§ **Problem requirements**:
Set down, please, exactly the lines below that run from the line with "- bits of input ports: 17" to the line with "test 3 x 2 ->", both lines included.

§ **Task input**:

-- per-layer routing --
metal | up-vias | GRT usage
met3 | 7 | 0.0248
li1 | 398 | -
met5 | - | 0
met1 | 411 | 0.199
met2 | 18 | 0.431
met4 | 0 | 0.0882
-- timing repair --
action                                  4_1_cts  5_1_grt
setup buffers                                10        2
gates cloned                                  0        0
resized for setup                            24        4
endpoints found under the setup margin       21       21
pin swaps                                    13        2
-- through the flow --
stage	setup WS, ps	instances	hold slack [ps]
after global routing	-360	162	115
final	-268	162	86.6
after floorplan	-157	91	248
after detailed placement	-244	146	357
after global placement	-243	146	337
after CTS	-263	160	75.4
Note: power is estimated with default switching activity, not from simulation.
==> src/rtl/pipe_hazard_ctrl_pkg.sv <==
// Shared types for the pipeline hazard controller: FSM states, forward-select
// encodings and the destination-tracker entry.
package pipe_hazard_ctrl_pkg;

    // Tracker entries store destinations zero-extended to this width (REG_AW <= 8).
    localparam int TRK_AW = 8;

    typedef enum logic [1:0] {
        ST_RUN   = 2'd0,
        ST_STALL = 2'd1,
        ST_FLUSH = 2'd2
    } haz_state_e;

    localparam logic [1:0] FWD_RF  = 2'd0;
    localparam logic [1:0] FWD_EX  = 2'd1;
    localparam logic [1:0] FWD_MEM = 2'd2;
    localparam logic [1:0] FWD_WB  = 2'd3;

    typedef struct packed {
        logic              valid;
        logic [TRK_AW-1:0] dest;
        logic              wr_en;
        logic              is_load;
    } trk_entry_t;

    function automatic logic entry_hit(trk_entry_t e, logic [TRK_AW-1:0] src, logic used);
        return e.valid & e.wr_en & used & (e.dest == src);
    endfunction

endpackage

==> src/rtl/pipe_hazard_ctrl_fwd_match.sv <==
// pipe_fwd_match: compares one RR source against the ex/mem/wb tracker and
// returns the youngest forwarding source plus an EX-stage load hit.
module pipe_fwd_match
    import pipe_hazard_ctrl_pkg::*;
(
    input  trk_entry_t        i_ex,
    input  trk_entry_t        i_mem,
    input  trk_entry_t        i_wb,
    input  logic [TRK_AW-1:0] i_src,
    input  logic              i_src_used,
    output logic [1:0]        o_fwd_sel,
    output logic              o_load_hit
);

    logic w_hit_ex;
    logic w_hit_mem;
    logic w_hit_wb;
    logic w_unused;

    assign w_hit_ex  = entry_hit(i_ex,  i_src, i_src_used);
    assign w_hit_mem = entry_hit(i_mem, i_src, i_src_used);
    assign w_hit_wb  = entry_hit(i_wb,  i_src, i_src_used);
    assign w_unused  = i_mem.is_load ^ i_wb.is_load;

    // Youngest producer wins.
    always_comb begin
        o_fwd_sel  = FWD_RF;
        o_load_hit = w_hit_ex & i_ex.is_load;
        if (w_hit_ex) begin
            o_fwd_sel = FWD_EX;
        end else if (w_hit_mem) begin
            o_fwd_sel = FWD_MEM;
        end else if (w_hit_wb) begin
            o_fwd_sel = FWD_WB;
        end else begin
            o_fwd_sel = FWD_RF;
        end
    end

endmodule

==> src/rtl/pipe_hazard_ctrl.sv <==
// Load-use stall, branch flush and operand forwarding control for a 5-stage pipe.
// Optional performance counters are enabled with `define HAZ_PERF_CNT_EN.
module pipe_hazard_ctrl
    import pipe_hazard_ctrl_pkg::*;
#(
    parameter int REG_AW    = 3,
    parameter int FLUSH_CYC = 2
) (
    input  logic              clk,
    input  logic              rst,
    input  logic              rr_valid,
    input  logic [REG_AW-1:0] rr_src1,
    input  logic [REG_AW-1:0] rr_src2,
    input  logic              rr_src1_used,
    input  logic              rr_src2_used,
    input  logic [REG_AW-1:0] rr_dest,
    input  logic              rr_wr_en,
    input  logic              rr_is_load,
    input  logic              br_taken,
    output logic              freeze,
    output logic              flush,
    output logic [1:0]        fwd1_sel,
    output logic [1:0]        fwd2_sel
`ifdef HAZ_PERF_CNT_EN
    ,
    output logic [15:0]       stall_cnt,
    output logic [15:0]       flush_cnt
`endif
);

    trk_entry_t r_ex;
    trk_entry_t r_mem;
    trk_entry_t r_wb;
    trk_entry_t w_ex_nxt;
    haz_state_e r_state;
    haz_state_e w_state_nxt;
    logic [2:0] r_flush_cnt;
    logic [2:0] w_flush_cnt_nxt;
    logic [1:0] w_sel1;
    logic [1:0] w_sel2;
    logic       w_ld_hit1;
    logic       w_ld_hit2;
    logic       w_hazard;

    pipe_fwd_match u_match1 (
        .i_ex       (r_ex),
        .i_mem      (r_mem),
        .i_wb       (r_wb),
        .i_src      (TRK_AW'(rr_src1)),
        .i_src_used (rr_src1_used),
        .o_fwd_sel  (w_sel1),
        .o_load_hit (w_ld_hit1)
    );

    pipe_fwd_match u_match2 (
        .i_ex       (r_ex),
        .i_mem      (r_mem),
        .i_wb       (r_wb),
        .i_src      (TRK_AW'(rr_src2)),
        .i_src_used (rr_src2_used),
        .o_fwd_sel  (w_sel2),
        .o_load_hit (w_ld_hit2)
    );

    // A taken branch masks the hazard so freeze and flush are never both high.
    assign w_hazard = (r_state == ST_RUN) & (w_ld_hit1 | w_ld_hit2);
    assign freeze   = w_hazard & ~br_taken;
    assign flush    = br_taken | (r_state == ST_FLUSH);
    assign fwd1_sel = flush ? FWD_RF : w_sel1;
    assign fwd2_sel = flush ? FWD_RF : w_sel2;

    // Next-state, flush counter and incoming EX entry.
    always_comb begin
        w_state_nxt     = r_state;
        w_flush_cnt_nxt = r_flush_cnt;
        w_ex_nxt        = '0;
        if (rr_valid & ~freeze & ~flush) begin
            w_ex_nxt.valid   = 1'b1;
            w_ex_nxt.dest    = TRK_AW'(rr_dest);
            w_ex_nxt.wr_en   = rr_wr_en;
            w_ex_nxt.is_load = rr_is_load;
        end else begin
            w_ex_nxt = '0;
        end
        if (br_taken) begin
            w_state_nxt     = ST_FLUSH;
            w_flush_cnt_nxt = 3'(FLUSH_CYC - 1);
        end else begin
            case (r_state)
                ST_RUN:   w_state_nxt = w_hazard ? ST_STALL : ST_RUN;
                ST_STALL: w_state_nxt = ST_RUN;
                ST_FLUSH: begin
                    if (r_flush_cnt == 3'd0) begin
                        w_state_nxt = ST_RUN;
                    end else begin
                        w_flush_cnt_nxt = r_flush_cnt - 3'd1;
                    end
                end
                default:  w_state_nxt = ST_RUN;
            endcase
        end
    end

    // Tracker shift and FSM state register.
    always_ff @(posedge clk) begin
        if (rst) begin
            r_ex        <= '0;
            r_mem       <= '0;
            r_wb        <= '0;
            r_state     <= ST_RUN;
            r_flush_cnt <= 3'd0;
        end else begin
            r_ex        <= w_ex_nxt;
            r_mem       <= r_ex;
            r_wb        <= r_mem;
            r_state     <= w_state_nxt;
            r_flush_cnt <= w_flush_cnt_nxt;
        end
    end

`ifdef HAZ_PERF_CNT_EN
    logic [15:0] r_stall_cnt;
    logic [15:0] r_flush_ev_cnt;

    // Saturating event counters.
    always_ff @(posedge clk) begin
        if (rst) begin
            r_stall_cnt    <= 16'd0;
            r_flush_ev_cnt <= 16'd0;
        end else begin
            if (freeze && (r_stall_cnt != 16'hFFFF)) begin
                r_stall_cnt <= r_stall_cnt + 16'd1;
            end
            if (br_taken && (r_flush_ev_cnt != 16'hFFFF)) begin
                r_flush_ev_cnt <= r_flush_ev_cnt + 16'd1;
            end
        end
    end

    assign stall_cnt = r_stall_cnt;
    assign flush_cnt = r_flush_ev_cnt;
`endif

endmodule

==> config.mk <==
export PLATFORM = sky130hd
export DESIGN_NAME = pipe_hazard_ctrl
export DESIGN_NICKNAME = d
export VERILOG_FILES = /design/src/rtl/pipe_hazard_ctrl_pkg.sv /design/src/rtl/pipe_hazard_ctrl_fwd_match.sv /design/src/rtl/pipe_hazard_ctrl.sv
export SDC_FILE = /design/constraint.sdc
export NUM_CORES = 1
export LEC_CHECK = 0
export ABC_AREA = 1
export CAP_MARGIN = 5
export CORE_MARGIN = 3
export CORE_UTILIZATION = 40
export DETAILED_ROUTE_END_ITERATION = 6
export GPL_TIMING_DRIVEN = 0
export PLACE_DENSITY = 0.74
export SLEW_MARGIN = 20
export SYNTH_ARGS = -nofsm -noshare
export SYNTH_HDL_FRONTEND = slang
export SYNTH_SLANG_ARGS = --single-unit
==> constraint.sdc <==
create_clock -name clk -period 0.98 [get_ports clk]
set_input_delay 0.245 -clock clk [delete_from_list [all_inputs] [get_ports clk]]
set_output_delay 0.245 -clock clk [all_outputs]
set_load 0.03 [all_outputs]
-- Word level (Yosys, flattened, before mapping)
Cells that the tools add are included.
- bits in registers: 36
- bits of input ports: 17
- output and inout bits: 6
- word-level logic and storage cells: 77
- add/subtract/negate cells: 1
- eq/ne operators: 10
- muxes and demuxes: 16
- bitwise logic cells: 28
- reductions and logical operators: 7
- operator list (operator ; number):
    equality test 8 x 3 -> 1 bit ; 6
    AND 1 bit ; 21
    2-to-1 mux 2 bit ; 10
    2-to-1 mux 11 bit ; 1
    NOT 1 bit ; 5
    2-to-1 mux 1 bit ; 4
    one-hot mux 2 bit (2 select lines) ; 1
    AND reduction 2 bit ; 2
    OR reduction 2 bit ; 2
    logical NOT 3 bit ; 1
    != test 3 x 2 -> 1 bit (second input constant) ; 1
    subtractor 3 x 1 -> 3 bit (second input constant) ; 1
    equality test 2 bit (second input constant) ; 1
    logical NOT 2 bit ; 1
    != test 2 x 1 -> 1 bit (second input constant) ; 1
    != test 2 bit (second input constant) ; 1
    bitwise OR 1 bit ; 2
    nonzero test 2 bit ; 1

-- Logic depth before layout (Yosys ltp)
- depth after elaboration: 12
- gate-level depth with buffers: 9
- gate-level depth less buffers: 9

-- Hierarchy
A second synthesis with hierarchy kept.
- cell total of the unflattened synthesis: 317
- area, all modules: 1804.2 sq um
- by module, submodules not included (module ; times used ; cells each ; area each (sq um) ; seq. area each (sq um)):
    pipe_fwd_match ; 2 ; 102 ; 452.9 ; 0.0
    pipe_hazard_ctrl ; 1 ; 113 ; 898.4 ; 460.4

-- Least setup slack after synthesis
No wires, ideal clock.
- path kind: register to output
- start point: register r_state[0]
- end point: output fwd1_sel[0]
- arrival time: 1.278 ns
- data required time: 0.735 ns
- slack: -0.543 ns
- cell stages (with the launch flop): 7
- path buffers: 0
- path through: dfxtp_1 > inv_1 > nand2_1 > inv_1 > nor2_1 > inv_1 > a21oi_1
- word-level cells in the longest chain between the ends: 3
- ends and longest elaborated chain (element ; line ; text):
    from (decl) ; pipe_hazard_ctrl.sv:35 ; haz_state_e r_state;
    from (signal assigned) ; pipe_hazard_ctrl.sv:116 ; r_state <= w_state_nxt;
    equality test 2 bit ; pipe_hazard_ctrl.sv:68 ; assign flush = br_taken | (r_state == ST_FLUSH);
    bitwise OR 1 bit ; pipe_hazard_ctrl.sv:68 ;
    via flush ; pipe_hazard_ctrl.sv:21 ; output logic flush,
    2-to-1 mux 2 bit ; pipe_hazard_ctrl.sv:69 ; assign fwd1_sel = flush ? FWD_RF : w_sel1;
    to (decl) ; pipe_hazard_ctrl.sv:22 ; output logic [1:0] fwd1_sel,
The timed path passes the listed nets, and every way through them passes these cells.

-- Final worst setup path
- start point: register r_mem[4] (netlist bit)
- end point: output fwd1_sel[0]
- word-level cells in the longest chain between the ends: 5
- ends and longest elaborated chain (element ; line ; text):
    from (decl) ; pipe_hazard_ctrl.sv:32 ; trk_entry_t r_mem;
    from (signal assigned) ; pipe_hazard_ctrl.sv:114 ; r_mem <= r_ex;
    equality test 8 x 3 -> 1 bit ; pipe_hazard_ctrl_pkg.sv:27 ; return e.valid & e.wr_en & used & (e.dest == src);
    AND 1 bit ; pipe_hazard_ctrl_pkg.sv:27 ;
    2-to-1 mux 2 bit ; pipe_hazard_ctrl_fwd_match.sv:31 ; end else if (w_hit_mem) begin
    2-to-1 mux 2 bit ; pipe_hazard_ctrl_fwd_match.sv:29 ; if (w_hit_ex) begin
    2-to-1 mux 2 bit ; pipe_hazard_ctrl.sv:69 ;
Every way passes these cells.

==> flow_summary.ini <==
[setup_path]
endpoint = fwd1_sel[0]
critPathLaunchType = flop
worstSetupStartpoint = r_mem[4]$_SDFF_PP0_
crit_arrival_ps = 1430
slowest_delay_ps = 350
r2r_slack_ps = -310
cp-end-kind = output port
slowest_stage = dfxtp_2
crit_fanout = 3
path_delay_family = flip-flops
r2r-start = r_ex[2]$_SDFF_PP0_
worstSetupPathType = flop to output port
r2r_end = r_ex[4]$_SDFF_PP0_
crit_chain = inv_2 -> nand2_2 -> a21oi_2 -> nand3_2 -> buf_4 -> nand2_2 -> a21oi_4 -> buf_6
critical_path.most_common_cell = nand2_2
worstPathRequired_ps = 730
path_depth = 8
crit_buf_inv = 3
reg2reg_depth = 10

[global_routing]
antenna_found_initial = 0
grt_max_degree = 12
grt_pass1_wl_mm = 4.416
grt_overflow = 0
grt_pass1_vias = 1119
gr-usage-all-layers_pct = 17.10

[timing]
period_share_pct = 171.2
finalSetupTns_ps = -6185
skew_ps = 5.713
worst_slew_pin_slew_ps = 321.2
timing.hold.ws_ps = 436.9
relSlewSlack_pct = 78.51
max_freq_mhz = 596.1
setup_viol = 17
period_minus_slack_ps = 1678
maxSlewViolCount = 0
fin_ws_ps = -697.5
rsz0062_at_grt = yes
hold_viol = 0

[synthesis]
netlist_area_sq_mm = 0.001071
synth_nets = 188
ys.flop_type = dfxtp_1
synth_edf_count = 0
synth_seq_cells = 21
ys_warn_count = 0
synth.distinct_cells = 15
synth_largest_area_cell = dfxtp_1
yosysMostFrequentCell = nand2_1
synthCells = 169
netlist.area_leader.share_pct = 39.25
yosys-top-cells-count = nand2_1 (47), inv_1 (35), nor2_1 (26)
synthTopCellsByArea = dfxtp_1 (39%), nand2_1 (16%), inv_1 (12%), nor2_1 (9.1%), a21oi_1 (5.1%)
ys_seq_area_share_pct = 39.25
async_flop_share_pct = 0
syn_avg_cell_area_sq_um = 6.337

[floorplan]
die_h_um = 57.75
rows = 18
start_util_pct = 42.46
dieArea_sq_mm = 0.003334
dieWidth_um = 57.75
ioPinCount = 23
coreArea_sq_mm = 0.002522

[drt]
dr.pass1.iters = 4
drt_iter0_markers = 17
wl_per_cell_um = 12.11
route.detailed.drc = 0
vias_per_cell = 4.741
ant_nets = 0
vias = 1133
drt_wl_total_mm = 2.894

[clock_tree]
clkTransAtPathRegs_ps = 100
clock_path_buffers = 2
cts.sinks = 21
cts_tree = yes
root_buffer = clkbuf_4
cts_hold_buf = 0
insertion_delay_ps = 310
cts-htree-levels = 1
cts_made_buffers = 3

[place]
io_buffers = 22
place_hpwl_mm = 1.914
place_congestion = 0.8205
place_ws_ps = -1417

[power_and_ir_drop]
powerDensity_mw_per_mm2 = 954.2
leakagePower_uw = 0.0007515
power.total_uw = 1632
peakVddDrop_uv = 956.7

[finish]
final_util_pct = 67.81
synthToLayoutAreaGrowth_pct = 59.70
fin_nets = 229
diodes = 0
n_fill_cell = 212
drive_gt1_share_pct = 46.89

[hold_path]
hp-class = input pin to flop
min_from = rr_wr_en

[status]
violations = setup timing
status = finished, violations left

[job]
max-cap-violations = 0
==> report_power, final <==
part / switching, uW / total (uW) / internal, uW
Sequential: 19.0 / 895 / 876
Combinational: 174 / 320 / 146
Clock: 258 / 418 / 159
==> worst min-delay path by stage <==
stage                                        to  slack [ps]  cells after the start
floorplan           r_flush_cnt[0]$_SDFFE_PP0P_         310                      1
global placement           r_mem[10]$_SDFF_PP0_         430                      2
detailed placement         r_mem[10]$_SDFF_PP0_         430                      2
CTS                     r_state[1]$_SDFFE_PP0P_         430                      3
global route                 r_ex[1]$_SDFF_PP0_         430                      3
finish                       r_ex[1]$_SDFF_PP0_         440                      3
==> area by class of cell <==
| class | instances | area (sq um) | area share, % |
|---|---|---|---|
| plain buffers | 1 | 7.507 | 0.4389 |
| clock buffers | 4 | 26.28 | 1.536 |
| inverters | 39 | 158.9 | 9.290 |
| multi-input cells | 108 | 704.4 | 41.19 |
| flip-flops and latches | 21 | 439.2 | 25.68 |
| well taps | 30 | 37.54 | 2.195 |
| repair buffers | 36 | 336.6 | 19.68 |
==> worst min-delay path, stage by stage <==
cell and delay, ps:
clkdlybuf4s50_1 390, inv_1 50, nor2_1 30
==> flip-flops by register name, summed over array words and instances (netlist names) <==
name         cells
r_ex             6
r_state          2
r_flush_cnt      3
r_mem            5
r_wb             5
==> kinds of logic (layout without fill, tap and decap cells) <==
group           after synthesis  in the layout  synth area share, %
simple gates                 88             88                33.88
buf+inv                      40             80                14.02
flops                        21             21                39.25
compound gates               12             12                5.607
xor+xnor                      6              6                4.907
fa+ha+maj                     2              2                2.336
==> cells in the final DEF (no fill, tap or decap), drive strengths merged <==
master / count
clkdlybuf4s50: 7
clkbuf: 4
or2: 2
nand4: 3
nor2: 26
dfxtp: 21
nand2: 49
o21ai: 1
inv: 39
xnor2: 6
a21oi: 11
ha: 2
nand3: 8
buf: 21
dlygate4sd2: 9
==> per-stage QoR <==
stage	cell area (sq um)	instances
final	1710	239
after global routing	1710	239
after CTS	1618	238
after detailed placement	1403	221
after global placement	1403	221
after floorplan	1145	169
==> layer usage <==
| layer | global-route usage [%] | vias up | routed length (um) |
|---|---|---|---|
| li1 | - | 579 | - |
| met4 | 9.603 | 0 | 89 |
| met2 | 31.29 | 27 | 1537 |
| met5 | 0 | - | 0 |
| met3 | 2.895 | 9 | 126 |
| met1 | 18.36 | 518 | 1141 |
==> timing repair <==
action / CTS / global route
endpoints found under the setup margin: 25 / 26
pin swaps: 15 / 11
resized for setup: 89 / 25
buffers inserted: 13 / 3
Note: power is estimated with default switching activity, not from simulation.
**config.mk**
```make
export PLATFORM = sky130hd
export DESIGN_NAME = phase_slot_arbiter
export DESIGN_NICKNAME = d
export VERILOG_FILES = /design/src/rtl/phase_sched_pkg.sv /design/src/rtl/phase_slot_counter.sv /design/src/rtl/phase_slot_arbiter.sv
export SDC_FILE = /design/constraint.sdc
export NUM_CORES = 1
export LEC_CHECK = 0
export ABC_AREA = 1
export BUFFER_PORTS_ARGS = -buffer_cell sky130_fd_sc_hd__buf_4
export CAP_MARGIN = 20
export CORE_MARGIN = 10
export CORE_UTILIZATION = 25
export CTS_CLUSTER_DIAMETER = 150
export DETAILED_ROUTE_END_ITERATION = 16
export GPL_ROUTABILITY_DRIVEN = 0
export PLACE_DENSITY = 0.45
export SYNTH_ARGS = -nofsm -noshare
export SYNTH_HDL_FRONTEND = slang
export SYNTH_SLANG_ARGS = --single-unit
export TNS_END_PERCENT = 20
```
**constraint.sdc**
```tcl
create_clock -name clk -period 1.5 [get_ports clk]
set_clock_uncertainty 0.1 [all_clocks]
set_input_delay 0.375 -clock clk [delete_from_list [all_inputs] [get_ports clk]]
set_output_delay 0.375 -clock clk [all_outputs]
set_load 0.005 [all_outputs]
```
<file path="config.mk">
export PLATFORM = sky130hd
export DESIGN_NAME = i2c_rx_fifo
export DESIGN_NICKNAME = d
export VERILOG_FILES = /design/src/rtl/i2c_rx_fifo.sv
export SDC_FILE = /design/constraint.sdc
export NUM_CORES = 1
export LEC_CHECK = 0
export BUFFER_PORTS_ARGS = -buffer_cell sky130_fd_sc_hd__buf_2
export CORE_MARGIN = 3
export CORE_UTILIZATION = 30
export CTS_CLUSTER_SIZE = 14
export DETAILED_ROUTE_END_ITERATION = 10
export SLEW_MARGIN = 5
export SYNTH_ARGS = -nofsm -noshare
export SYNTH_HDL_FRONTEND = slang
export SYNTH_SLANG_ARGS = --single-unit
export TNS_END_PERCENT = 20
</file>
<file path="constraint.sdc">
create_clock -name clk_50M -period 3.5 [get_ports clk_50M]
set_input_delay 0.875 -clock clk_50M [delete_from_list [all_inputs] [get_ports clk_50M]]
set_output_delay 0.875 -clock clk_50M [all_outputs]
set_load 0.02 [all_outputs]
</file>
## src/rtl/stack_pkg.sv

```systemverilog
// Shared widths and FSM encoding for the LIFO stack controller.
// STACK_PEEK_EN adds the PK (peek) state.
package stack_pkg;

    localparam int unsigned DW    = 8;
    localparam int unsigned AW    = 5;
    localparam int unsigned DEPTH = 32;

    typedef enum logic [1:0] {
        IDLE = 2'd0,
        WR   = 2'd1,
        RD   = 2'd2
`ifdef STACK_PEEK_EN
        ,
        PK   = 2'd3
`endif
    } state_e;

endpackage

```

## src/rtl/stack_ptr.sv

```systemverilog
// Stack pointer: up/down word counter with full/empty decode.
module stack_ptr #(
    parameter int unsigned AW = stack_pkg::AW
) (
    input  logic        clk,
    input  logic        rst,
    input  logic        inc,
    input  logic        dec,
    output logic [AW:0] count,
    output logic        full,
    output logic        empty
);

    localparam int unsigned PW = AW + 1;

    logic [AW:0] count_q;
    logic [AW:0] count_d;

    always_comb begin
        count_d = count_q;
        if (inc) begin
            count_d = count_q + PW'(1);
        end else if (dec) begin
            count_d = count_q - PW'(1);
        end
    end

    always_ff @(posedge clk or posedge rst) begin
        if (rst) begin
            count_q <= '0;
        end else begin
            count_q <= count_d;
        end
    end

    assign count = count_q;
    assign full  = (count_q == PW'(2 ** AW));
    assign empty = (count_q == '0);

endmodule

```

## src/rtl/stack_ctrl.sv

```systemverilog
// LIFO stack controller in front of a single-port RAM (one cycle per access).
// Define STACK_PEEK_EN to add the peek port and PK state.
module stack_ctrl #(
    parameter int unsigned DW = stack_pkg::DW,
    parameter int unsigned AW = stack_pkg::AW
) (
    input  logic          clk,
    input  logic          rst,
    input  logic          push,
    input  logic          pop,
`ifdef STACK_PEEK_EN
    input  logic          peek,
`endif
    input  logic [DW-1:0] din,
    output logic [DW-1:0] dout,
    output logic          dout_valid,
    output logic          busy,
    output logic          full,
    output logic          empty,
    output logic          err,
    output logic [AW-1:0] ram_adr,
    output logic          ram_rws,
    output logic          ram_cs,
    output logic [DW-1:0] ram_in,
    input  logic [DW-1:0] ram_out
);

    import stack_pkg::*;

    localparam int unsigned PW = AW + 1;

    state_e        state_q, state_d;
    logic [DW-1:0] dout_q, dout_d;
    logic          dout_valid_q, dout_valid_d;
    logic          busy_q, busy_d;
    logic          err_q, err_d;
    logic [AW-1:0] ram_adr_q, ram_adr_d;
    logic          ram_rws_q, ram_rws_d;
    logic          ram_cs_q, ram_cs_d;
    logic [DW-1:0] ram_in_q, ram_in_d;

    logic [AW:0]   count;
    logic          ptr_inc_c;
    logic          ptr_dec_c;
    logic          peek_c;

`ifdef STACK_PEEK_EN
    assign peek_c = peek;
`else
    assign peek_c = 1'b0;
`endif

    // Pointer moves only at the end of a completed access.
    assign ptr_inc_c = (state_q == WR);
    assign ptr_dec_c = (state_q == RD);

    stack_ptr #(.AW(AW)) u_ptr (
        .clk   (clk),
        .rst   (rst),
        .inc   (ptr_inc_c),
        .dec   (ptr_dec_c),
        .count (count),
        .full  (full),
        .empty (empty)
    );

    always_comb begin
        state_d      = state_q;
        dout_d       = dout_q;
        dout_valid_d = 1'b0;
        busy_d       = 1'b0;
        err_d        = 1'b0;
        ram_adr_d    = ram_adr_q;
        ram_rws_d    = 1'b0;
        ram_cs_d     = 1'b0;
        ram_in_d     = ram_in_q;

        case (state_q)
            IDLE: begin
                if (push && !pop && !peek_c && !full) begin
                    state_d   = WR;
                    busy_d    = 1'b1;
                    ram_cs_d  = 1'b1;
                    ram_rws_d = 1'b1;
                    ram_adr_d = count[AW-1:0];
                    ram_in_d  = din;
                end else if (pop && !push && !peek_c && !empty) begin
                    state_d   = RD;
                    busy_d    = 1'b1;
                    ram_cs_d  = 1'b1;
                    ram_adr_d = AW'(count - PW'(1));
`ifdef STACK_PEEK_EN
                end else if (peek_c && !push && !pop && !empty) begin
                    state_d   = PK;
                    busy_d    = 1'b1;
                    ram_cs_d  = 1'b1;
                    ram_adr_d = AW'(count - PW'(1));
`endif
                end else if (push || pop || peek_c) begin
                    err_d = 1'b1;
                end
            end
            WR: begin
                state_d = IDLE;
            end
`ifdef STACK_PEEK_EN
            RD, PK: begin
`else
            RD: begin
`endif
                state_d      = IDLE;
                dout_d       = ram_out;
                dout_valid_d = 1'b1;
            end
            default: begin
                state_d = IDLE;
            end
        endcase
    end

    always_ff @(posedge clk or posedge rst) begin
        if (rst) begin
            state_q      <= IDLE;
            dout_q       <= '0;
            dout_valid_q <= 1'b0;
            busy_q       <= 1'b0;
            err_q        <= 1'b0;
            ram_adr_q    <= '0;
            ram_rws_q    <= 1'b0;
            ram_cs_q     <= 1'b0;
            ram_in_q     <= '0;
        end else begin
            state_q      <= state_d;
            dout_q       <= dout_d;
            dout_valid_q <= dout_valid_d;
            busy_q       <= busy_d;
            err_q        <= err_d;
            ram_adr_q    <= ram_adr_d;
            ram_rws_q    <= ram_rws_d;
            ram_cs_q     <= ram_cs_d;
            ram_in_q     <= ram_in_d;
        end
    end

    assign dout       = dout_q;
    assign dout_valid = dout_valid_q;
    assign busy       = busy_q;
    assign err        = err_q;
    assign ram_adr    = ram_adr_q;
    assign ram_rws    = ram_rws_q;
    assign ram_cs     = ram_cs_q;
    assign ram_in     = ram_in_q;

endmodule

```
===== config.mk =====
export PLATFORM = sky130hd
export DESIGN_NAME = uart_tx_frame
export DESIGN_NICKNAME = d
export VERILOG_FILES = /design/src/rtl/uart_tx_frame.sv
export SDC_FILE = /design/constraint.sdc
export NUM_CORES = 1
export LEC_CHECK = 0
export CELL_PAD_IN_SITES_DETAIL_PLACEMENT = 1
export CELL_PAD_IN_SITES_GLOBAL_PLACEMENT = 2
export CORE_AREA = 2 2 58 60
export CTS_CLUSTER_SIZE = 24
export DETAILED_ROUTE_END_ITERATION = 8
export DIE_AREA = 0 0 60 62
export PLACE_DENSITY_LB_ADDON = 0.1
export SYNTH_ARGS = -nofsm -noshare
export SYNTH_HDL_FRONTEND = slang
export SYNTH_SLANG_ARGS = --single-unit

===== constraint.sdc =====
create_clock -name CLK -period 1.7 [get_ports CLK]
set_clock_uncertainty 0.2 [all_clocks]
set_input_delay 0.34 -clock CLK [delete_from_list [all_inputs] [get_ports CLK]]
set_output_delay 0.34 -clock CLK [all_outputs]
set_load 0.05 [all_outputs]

§ **Your response**:
- bits of input ports: 17
- output and inout bits: 6
- word-level logic and storage cells: 77
- add/subtract/negate cells: 1
- eq/ne operators: 10
- muxes and demuxes: 16
- bitwise logic cells: 28
- reductions and logical operators: 7
- operator list (operator ; number):
    equality test 8 x 3 -> 1 bit ; 6
    AND 1 bit ; 21
    2-to-1 mux 2 bit ; 10
    2-to-1 mux 11 bit ; 1
    NOT 1 bit ; 5
    2-to-1 mux 1 bit ; 4
    one-hot mux 2 bit (2 select lines) ; 1
    AND reduction 2 bit ; 2
    OR reduction 2 bit ; 2
    logical NOT 3 bit ; 1
    != test 3 x 2 -> 1 bit (second input constant) ; 1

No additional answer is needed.